(Collected data entries)
---*---
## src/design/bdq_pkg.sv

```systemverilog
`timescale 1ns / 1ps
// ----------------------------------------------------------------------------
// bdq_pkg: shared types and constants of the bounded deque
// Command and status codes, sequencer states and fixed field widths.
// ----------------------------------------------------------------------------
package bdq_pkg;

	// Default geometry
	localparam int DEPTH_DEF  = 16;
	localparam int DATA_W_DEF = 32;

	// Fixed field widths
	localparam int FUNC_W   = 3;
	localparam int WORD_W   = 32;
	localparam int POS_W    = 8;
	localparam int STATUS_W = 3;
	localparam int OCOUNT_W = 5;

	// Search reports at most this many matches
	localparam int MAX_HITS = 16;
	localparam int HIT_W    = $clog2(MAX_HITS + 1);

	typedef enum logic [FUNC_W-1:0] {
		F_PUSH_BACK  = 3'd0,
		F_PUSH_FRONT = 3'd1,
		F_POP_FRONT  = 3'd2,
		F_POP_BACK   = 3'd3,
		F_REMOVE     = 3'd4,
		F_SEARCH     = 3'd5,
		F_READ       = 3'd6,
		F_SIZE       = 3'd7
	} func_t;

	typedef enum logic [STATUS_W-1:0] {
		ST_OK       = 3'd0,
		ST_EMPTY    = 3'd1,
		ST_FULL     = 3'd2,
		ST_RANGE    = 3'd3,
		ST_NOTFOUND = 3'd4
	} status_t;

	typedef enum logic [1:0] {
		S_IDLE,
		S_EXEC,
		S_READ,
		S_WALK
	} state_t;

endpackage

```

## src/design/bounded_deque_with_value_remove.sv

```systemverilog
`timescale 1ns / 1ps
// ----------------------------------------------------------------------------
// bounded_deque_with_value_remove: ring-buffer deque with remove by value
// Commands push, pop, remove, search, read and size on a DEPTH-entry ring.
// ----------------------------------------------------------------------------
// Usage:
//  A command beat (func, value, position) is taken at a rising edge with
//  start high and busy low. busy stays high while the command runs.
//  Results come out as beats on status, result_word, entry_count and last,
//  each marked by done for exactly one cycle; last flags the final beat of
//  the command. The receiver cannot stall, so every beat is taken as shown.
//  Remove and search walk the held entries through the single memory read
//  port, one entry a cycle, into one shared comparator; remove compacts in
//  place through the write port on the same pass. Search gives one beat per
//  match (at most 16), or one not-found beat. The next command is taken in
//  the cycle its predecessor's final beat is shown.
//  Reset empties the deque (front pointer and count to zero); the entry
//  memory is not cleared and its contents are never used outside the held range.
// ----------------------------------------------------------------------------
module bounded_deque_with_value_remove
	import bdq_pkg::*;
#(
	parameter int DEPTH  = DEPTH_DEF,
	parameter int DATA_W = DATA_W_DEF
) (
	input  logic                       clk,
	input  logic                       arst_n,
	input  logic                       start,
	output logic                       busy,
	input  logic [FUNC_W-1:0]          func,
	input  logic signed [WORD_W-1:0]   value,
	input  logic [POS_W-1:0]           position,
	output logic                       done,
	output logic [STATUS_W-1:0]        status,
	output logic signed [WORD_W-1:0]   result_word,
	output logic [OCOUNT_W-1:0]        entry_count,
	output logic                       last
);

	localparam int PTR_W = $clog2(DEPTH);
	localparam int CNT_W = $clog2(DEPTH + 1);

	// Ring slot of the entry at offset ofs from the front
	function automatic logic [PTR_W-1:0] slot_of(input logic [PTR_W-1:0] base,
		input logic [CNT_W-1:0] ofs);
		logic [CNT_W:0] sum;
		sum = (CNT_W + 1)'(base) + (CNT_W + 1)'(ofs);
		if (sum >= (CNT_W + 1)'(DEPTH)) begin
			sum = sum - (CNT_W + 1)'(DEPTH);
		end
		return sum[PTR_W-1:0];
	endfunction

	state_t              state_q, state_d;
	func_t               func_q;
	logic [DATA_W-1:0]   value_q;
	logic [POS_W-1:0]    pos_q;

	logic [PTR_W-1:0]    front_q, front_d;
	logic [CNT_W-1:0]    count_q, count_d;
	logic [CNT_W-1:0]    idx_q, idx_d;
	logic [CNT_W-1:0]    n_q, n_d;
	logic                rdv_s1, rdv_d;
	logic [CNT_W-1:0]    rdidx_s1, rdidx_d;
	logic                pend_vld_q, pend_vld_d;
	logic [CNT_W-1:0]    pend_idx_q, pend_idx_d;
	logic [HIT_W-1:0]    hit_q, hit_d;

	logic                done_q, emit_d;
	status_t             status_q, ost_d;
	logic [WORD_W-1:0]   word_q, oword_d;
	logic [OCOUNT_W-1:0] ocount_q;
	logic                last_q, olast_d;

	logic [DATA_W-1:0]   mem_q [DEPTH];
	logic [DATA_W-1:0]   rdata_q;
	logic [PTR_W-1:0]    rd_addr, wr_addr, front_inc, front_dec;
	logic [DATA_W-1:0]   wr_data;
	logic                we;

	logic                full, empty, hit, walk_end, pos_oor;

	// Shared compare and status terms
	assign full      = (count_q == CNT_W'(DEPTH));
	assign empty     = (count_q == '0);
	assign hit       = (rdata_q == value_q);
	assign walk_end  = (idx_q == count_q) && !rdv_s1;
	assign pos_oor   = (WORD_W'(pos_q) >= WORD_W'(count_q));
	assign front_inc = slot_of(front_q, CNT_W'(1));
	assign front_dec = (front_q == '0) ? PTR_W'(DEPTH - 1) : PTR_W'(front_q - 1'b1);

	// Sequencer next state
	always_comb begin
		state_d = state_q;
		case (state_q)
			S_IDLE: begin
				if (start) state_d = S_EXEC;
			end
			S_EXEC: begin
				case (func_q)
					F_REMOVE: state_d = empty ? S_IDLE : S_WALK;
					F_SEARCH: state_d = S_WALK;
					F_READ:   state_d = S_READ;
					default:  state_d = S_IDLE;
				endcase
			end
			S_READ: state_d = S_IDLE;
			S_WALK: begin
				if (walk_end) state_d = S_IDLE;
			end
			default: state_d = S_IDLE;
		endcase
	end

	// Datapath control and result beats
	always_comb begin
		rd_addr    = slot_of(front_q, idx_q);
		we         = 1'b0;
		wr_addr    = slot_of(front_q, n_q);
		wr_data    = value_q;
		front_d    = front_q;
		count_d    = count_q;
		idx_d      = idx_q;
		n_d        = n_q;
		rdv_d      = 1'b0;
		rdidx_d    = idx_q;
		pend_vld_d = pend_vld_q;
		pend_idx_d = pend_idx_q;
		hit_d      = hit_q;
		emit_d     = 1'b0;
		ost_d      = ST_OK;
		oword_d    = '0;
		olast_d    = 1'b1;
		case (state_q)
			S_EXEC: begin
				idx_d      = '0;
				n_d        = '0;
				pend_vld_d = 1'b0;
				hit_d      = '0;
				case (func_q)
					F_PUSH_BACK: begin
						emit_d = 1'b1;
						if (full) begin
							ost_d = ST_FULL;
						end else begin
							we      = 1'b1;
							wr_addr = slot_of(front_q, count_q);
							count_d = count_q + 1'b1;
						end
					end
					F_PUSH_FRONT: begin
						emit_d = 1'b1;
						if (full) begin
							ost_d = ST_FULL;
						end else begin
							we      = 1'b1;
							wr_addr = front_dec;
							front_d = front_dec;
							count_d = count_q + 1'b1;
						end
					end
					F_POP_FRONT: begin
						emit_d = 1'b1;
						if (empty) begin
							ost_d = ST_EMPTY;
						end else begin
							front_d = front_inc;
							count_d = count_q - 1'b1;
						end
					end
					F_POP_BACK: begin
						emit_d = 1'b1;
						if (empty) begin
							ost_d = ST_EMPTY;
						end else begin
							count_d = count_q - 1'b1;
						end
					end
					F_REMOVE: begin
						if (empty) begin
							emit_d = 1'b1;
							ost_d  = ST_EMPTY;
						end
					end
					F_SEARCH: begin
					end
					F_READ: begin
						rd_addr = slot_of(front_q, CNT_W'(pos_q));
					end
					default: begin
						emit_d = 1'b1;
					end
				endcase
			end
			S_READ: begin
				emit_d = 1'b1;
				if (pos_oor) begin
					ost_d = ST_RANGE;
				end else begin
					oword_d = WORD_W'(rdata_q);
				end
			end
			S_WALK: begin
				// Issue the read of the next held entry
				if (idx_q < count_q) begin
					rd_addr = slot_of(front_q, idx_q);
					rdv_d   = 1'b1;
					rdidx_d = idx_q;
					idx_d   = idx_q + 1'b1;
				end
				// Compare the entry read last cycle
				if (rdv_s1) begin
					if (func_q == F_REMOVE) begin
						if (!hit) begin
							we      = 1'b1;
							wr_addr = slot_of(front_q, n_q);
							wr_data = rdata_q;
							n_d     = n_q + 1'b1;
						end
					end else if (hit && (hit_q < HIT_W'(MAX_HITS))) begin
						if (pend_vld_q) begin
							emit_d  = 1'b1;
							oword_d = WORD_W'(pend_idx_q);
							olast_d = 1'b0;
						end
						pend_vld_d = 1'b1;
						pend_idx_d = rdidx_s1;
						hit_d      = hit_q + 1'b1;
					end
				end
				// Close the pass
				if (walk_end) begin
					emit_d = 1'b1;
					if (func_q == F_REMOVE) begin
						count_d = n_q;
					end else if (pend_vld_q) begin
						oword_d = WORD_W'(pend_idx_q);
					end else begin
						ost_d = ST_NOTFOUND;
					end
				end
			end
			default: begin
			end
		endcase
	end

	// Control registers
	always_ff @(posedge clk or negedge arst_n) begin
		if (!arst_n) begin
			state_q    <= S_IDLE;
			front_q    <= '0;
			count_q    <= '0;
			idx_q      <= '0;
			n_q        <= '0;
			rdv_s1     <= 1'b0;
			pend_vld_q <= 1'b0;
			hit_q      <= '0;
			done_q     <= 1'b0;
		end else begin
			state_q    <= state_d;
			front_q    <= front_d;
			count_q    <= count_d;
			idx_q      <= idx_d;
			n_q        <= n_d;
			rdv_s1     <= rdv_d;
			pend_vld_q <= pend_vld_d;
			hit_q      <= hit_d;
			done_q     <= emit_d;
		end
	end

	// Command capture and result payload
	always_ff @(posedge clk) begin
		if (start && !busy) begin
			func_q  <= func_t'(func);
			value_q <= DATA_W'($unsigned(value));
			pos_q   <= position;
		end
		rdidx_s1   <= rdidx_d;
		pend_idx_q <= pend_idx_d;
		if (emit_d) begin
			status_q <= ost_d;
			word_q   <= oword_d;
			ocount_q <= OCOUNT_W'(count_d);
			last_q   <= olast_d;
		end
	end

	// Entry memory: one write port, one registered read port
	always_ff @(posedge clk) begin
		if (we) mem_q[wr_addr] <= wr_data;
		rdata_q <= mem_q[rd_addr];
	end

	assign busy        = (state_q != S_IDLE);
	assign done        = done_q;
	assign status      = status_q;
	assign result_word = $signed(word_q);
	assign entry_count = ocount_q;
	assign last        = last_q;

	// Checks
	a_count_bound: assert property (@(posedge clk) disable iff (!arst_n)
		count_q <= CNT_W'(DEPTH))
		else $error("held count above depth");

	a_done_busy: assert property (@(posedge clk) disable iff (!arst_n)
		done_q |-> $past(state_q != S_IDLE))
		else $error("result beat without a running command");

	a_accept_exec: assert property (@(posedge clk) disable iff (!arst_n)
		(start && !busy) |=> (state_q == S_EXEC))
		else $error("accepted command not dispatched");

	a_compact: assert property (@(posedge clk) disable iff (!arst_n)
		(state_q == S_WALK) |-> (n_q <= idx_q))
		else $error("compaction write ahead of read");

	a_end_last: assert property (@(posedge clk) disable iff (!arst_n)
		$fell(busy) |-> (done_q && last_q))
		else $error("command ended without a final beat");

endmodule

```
---*---
[WORK REQUIRED] Each line above that includes the word "typedef" is to be copied.

[ANSWER TO THE PROBLEM]
	typedef enum logic [FUNC_W-1:0] {
	typedef enum logic [STATUS_W-1:0] {
	typedef enum logic [1:0] {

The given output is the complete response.